__Records provided__

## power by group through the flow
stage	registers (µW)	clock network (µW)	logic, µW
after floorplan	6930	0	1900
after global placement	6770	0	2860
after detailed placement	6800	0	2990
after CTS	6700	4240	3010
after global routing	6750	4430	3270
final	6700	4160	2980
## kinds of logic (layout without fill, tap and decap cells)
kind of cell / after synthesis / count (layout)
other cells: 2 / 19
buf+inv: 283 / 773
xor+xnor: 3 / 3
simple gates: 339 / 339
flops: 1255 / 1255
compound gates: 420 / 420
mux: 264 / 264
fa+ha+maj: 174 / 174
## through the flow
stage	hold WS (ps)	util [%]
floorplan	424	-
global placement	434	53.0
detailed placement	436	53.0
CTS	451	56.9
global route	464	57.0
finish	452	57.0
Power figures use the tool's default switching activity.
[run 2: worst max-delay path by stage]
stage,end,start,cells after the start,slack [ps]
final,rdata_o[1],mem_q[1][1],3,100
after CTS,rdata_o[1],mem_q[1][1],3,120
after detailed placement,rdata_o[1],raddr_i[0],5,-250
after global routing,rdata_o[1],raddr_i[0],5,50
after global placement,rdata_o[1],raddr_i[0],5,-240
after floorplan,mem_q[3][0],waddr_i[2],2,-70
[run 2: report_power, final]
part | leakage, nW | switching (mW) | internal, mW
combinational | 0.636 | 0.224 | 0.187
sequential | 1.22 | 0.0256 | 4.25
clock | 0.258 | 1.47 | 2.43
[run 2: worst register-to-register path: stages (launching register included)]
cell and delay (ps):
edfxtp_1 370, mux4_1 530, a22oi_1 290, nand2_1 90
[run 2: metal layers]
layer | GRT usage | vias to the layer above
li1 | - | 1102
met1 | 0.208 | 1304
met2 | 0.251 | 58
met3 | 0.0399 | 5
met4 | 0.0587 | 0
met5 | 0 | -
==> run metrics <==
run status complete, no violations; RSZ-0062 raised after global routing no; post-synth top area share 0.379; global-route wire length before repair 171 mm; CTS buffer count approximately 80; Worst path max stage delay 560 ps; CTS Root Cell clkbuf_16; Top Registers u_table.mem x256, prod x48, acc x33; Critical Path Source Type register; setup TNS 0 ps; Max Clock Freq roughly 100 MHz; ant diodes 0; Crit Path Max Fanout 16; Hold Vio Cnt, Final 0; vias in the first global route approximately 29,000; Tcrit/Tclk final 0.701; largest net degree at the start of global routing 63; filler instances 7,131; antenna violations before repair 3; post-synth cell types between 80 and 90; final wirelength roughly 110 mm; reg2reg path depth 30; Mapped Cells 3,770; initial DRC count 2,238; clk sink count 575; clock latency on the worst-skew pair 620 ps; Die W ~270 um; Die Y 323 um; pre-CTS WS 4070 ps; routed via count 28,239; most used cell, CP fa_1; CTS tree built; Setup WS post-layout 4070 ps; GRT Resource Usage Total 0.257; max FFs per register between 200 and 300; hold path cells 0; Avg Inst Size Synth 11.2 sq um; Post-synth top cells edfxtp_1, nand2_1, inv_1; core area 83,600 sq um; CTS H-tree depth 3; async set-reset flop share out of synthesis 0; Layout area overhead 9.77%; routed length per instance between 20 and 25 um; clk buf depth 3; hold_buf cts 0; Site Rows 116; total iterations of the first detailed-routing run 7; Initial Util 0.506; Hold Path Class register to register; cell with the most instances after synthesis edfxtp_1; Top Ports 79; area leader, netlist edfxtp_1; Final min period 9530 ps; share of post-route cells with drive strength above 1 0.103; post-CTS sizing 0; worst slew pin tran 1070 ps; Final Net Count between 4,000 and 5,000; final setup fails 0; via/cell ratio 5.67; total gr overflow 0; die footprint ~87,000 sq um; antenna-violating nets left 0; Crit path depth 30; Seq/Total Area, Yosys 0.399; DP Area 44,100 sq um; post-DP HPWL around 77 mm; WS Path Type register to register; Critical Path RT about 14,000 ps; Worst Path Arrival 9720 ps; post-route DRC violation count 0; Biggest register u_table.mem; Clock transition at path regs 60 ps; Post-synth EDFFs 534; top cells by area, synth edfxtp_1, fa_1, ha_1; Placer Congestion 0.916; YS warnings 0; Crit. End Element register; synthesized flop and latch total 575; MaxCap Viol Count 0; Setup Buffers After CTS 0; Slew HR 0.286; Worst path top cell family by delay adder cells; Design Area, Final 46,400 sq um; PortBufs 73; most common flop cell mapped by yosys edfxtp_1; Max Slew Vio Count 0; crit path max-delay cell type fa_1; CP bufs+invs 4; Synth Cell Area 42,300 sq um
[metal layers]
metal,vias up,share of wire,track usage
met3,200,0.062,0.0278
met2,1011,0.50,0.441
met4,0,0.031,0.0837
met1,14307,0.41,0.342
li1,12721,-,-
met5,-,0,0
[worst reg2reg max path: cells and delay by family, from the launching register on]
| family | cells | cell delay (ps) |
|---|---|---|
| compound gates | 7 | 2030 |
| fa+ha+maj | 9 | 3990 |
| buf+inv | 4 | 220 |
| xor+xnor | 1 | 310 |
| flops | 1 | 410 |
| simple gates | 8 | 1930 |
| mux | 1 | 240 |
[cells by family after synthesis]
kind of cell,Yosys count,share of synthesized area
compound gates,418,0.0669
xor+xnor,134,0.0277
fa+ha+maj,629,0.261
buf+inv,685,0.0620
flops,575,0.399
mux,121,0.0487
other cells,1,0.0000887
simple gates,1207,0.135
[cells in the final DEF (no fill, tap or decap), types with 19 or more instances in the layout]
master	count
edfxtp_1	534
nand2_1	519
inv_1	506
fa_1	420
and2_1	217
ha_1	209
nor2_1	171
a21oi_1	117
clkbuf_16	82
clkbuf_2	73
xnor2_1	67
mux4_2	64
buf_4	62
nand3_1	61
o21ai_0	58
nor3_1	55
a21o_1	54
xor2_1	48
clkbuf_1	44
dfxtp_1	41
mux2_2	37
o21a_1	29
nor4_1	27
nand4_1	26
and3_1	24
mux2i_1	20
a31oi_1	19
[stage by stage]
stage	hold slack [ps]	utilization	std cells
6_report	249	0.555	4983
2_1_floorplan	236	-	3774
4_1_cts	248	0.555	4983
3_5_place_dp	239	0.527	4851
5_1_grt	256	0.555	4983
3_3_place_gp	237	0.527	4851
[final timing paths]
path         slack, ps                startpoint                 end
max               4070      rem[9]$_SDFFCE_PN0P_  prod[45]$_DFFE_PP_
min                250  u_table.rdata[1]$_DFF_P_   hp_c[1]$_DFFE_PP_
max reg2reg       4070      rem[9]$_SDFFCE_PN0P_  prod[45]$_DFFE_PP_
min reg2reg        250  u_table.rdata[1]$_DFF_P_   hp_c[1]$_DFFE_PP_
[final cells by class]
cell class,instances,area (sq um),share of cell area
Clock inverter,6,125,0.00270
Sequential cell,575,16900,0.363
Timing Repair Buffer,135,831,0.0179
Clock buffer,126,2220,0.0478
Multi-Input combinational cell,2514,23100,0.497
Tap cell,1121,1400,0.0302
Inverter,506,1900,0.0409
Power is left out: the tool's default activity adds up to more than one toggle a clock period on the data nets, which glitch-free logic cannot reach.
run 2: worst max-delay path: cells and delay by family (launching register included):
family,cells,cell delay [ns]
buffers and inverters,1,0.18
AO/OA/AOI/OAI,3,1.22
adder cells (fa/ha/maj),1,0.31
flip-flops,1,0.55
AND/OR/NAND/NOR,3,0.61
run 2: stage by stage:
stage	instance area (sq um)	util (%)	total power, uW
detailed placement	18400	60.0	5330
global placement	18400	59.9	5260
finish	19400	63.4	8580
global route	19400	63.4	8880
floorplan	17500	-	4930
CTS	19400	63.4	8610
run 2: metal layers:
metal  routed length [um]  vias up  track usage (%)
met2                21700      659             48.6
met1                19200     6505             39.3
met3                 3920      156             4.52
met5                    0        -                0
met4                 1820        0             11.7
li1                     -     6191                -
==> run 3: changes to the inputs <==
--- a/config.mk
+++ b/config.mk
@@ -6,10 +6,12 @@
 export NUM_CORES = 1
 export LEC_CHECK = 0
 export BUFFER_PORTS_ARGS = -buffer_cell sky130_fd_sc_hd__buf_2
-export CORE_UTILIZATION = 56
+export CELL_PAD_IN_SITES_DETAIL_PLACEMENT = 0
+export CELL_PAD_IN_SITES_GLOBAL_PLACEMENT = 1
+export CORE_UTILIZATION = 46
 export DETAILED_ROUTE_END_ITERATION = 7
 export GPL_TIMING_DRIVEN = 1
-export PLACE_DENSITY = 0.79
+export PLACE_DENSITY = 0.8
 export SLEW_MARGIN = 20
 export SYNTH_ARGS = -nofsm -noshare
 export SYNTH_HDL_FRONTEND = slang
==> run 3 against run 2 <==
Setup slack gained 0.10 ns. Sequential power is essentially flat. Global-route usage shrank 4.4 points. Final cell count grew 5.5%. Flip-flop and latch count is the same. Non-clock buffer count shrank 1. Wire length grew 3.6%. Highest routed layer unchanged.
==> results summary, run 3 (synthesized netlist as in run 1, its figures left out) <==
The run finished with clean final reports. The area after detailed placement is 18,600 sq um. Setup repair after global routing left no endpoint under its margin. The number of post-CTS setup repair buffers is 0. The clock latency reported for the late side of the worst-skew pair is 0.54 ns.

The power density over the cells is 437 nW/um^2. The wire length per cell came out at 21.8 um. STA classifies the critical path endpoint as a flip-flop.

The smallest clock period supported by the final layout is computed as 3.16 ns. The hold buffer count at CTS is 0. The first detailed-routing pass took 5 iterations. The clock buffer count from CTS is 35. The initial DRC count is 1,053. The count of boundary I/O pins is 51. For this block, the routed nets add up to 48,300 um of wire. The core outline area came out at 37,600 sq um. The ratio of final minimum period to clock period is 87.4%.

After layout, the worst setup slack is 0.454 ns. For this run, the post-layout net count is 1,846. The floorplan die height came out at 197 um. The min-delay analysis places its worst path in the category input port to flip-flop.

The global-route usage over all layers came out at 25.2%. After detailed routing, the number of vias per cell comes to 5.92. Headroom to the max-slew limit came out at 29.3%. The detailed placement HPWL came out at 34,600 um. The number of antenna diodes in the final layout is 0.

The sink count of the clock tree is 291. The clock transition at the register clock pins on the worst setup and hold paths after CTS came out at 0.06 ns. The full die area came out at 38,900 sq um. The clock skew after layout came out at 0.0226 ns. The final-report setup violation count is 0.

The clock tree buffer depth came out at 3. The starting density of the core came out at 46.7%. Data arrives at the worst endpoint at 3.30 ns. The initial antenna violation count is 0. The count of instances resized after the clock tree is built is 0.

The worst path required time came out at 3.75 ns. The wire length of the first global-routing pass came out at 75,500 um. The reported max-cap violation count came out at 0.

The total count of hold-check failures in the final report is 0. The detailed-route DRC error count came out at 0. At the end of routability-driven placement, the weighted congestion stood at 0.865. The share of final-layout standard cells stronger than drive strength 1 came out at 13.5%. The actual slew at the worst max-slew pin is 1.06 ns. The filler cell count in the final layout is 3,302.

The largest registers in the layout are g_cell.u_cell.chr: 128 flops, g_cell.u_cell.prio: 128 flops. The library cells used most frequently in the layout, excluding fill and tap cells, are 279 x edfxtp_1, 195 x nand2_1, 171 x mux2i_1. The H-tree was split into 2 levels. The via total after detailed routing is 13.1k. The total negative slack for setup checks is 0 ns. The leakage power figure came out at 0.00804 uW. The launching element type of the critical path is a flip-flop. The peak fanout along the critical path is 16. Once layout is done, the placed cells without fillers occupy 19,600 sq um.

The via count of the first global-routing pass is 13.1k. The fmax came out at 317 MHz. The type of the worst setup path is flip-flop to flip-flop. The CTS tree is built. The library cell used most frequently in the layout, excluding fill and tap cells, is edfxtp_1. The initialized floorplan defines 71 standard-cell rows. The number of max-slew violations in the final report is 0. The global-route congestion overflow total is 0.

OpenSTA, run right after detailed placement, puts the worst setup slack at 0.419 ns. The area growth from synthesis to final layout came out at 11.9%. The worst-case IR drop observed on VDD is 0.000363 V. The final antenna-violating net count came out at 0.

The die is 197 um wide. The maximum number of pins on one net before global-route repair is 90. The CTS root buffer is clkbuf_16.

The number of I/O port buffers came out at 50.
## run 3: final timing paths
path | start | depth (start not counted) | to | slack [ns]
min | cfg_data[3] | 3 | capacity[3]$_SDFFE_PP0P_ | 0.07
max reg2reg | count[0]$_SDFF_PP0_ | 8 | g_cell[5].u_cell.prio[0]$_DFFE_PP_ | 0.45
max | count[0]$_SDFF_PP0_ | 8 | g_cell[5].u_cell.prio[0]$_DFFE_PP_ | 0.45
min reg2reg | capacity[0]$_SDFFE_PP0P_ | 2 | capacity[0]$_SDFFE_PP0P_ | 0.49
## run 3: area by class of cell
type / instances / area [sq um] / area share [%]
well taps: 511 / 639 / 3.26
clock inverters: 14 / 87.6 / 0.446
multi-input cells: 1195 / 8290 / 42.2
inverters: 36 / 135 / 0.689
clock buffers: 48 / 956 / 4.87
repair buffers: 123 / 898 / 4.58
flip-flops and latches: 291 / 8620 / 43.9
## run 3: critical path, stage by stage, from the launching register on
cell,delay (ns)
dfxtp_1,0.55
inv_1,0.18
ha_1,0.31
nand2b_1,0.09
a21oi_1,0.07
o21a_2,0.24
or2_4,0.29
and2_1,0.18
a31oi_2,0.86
**src/assert_macros.svh**
```systemverilog
// Assertion macros for the RTL of the box wall bounce resolver.
// Depends on nothing; the including module supplies aclk and aresetn.
`ifndef ASSERT_MACROS_SVH
`define ASSERT_MACROS_SVH

// Checked on every rising edge while the block is out of reset.
`define BWBR_ASSERT(name, prop, msg) \
    name: assert property (@(posedge aclk) disable iff (!aresetn) prop) else $error(msg);

// Checked on every rising edge, reset included.
`define BWBR_ASSERT_RST(name, prop, msg) \
    name: assert property (@(posedge aclk) prop) else $error(msg);

`endif

```
**src/bwbr_pkg.sv**
```systemverilog
// Shared widths, divider cell record, register indexes and wall tables
// of the box wall bounce resolver. Depends on nothing.
package bwbr_pkg;

    localparam int PW  = 36;        // internal position width
    localparam int VW  = 34;        // internal velocity and ray width
    localparam int RW  = VW + 1;    // divider partial remainder width
    localparam int QW  = 32;        // hit time quotient width, Q0.32
    localparam int MAW = VW + 1;    // multiplier operand a, signed
    localparam int MBW = 33;        // multiplier operand b, unsigned
    localparam int MPW = MAW + MBW + 1;

    localparam logic [2:0] REG_HALF_WIDTH  = 3'd0;
    localparam logic [2:0] REG_HALF_HEIGHT = 3'd1;
    localparam logic [2:0] REG_REST_NORMAL = 3'd2;
    localparam logic [2:0] REG_REST_TANG   = 3'd3;
    localparam logic [2:0] REG_TIME_STEP   = 3'd4;

    localparam logic [1:0] AXIS_X = 2'd0;
    localparam logic [1:0] AXIS_Y = 2'd1;
    localparam logic [1:0] AXIS_Z = 2'd2;

    // One wall test travelling down the divider row.
    typedef struct packed {
        logic          live;
        logic          hit;
        logic [2:0]    wall;
        logic [RW-1:0] rem;
        logic [VW-1:0] dvs;
        logic [QW-1:0] quo;
    } bwbr_div_t;

    // Walls in priority order: floor, +x, -x, +z, -z, lid.
    function automatic logic [1:0] wall_axis(input logic [2:0] w);
        logic [1:0] a;
        case (w)
            3'd0:    a = AXIS_Y;
            3'd1:    a = AXIS_X;
            3'd2:    a = AXIS_X;
            3'd3:    a = AXIS_Z;
            3'd4:    a = AXIS_Z;
            3'd5:    a = AXIS_Y;
            default: a = AXIS_X;
        endcase
        return a;
    endfunction

    // True where the wall sits on the negative side, so the ray hits it
    // moving in the negative direction.
    function automatic logic wall_low(input logic [2:0] w);
        logic s;
        case (w)
            3'd0:    s = 1'b1;
            3'd2:    s = 1'b1;
            3'd4:    s = 1'b1;
            default: s = 1'b0;
        endcase
        return s;
    endfunction

    function automatic logic signed [31:0] sat_q16(input logic signed [PW-1:0] x);
        logic signed [31:0] y;
        if (x > $signed({{(PW-32){1'b0}}, 32'h7FFF_FFFF})) begin
            y = 32'sh7FFF_FFFF;
        end else if (x < $signed({{(PW-32){1'b1}}, 32'h8000_0000})) begin
            y = 32'sh8000_0000;
        end else begin
            y = x[31:0];
        end
        return y;
    endfunction

endpackage

```
**src/bwbr_div_cell.sv**
```systemverilog
// One restoring division step: one quotient bit per cell, registered.
// Depends on bwbr_pkg.
module bwbr_div_cell (
    input  logic                aclk,
    input  logic                aresetn,
    input  bwbr_pkg::bwbr_div_t cell_in,
    output bwbr_pkg::bwbr_div_t cell_out
);

    logic [bwbr_pkg::RW-1:0] rem2;
    logic [bwbr_pkg::RW-1:0] diff;
    logic                    ge;

    // The remainder stays below the divisor, so doubling it fits RW bits.
    always_comb begin
        rem2 = {cell_in.rem[bwbr_pkg::RW-2:0], 1'b0};
        ge   = rem2 >= {1'b0, cell_in.dvs};
        diff = rem2 - {1'b0, cell_in.dvs};
    end

    always_ff @(posedge aclk) begin
        if (!aresetn) begin
            cell_out.live <= 1'b0;
        end else begin
            cell_out.live <= cell_in.live;
        end
        cell_out.hit  <= cell_in.hit;
        cell_out.wall <= cell_in.wall;
        cell_out.dvs  <= cell_in.dvs;
        cell_out.rem  <= ge ? diff : rem2;
        cell_out.quo  <= {cell_in.quo[bwbr_pkg::QW-2:0], ge};
    end

endmodule

```
**src/bwbr_div_chain.sv**
```systemverilog
// Row of division cells; a wall test enters each cycle and its Q0.32 hit
// time leaves the last cell. Depends on bwbr_pkg and bwbr_div_cell.
module bwbr_div_chain (
    input  logic                aclk,
    input  logic                aresetn,
    input  bwbr_pkg::bwbr_div_t div_in,
    output bwbr_pkg::bwbr_div_t div_out
);

    bwbr_pkg::bwbr_div_t link [bwbr_pkg::QW+1];

    assign link[0] = div_in;

    for (genvar g = 0; g < bwbr_pkg::QW; g++) begin : g_cell
        bwbr_div_cell u_cell (
            .aclk     (aclk),
            .aresetn  (aresetn),
            .cell_in  (link[g]),
            .cell_out (link[g+1])
        );
    end

    assign div_out = link[bwbr_pkg::QW];

endmodule
```
==> src/design/tcx_pkg.sv <==
// ----------------------------------------------------------------------------
// tcx_pkg: shared types and constants of the toy CPU execute unit
// Sizes, opcodes, controller states and the command/status bundles.
// ----------------------------------------------------------------------------
package tcx_pkg;

  localparam int MEM_BYTES   = 65536;
  localparam int NUM_REGS    = 16;
  localparam int DIRECT_REGS = 5;
  localparam int MEM_AW      = $clog2(MEM_BYTES);
  localparam int RF_AW       = $clog2(NUM_REGS);
  localparam int IN_W        = 48;
  localparam int OUT_W       = 40;

  localparam logic [7:0] OP_MOVE = 8'd1;
  localparam logic [7:0] OP_ADD  = 8'd2;
  localparam logic [7:0] OP_SUB  = 8'd3;
  localparam logic [7:0] OP_MUL  = 8'd4;
  localparam logic [7:0] OP_DIV  = 8'd5;
  localparam logic [7:0] OP_AND  = 8'd6;
  localparam logic [7:0] OP_OR   = 8'd7;
  localparam logic [7:0] OP_NOT  = 8'd8;
  localparam logic [7:0] OP_CMP  = 8'd9;
  localparam logic [7:0] OP_JMP  = 8'd10;
  localparam logic [7:0] OP_IN   = 8'd11;
  localparam logic [7:0] OP_OUT  = 8'd12;

  localparam logic [3:0] JC_ALWAYS = 4'd0;
  localparam logic [3:0] JC_EQ     = 4'd1;
  localparam logic [3:0] JC_GT     = 4'd2;
  localparam logic [3:0] JC_LT     = 4'd3;

  localparam logic [1:0] FLAG_EQ = 2'b00;
  localparam logic [1:0] FLAG_GT = 2'b01;
  localparam logic [1:0] FLAG_LT = 2'b11;

  typedef enum logic [3:0] {
    ST_CLEAR, ST_IDLE, ST_DEC, ST_R1H, ST_R1L, ST_R2H, ST_R2L, ST_RWAIT,
    ST_EXEC, ST_DIV, ST_WB, ST_WRL, ST_FIN
  } state_t;

  typedef enum logic [1:0] {TGT_V1H, TGT_V1L, TGT_V2H, TGT_V2L} rd_tgt_t;

  typedef struct packed {
    logic    ld;
    logic    rf_rd;
    logic    rd_en;
    rd_tgt_t rd_tgt;
    logic    exec;
    logic    div_start;
    logic    wb;
    logic    wr_lo;
    logic    fin;
    logic    clr;
  } cmd_t;

  typedef struct packed {
    logic d_mem;
    logic s_mem;
    logic div_go;
    logic wr_en;
    logic wr_mem;
    logic div_done;
    logic out_busy;
    logic clr_last;
  } sts_t;

endpackage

__What is being asked__
Retrieve all lines from the data that contain the string "through".

__Reply__
## power by group through the flow
## through the flow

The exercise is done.